## File to implement nn with wandb
(note that we can't run wandb in terminal)

In [2]:
# file to load the nn

import pandas as pd
import numpy as np
import os
import tensorflow as tf
from keras import layers
from keras.models import Model, Sequential
from keras.optimizers import Adam
from keras.callbacks import ModelCheckpoint
import wandb
from wandb.keras import WandbCallback

# read in our data
DATA_DIR = '/home/oscar47/Desktop/astro101/data/g_band/var_output/v0.1.1'

# check if keras recognizes gpu
print("Num GPUs Available: ", len(tf.config.list_physical_devices('GPU')))

train_x_ds = np.load(os.path.join(DATA_DIR, 'train_x_ds.npy'))
val_x_ds = np.load(os.path.join(DATA_DIR, 'val_x_ds.npy'))
train_y_ds = np.load(os.path.join(DATA_DIR, 'train_y_ds.npy'))
val_y_ds = np.load(os.path.join(DATA_DIR, 'val_y_ds.npy'))

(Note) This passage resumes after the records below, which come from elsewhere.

Context: an optimization exercise on an open-source flow, tuned for small area. The choices shown serve that exercise and are no tape-out recipe. Only simulation tests tie the RTL to the original design; equivalence was not proved.

// pong
module pong(
  input   logic   CLK_DRV,
  input   logic   FPGA_RESET,
  input   logic   COIN_SW,
  input   logic   SW1A, SW1B,
  input   logic   PAD1_OUT, PAD2_OUT,
  output  logic   PAD_TRG_N,
  output  logic   CSYNC, VIDEO, SCORE,
  output  logic   SOUND
);
Size: about 670 cells after synthesis, ~12 I/O pins.
export LEC_CHECK = 0
export CAP_MARGIN = 20
export CORE_MARGIN = 2
export CORE_UTILIZATION = 40
export CTS_BUF_LIST = sky130_fd_sc_hd__clkbuf_4
export CTS_CLUSTER_DIAMETER = 100
export CTS_CLUSTER_SIZE = 30
export SLEW_MARGIN = 20
create_clock -name core_clock -period 20.0 [get_ports {CLK_DRV}]
run.sh (not shown) runs the stock make flow with config.mk's settings and CLKGATE_MAP_FILE= SYNTH_SCRIPT=/design/flow/synth_recipe.tcl, a recipe that flattens the netlist after the stock synthesis.
Rerun with:
==> flow/flow/run.sh (new file) <==
#!/bin/bash
# Standard layout with three changes: combinational cells are sized down to
# their smallest drive after placement (flow/downsize.tcl), the clock tree is built of
# clkbuf_4 without dummy loads, and the port buffers are buf_1.
set -euo pipefail
export POST_RESIZE_TCL="$PWD/flow/downsize.tcl"
export CTS_ARGS="-sink_clustering_enable -repair_clock_nets -buf_list sky130_fd_sc_hd__clkbuf_4 -sink_clustering_size 30 -sink_clustering_max_diameter 100 -dont_use_dummy_load"
export BUFFER_PORTS_ARGS="-buffer_cell sky130_fd_sc_hd__buf_1"
bash standard.sh > standard.log 2>&1
==> flow/flow/downsize.tcl (new file) <==
# Hook run after the placement resizer (POST_RESIZE_TCL). The clock period
# leaves a lot of setup slack, so every combinational cell that synthesis
# mapped at a drive strength above the smallest is swapped for the smallest
# cell of the same function, then slew and capacitance are repaired again
# and timing is recovered where needed.
set n 0
foreach inst [get_cells *] {
  set master [get_property $inst ref_name]
  if { ![regexp {^(sky130_fd_sc_hd__[a-z0-9]+)_([0-9]+)$} $master -> base drive] } { continue }
  if { [regexp {df|dl|clk|tap|fill|decap|conb|diode} $base] } { continue }
  if { $drive <= 1 } { continue }
  foreach d {0 1} {
    if { $d >= $drive } { break }
    set cand [get_lib_cells -quiet */${base}_$d]
    if { [llength $cand] == 0 } { continue }
    if { [lsearch -exact $::env(DONT_USE_CELLS) ${base}_$d] >= 0 } { continue }
    replace_cell $inst [lindex $cand 0]
    incr n
    break
  }
}
puts "downsize: replaced $n cells"
log_cmd estimate_parasitics -placement
log_cmd repair_design -cap_margin 20 -slew_margin 20
log_cmd repair_timing -setup -setup_margin 0
report_design_area
==> flow/standard.sh (new file) <==
#!/bin/bash
# synth_recipe.tcl (not shown) runs the flow's synth.tcl, then flattens the netlist and writes it again
# the make line also repeats each setting of config.mk as NAME=value (left out here)
make -C /OpenROAD-flow-scripts/flow DESIGN_CONFIG=/design/flow/config.mk WORK_HOME=/design/flow/orfs CLKGATE_MAP_FILE= SYNTH_SCRIPT=/design/flow/synth_recipe.tcl "${@:-finish}"
- ABC_AREA: unset -> 1
- CTS_BUF_LIST: sky130_fd_sc_hd__clkbuf_4 -> unset
- CTS_CLUSTER_DIAMETER: 100 -> unset
- CTS_CLUSTER_SIZE: 30 -> unset
removed: flow/run.sh
The changed run went through all stages and came out clean. Routed wire length drops by 3.7%. Clock-buffer cell count drops by 2. Sequential share of layout area climbs by 3.7 points. Via count drops by 1.1%. Die area drops by 4.0%. Cell area drops by 8.9%. Synthesized cell count climbs by 13%. Final cell count climbs by 9.3%.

input_shape = train_x_ds[0].shape
output_len = len(train_y_ds[0])

# build model functions--------------------------------
def build_model(size1, size2, size3, size4, size5, dropout, learning_rate):
    model = Sequential()

    model.add(layers.Dense(size1))
    model.add(layers.Dense(size2))
    model.add(layers.Dense(size3))
    model.add(layers.Dense(size4))
    model.add(layers.Dense(size5))

    model.add(layers.Dropout(dropout))
    model.add(layers.Dense(output_len))

    # return len of class size
    model.add(layers.Dense(output_len))
    model.add(layers.Activation('softmax'))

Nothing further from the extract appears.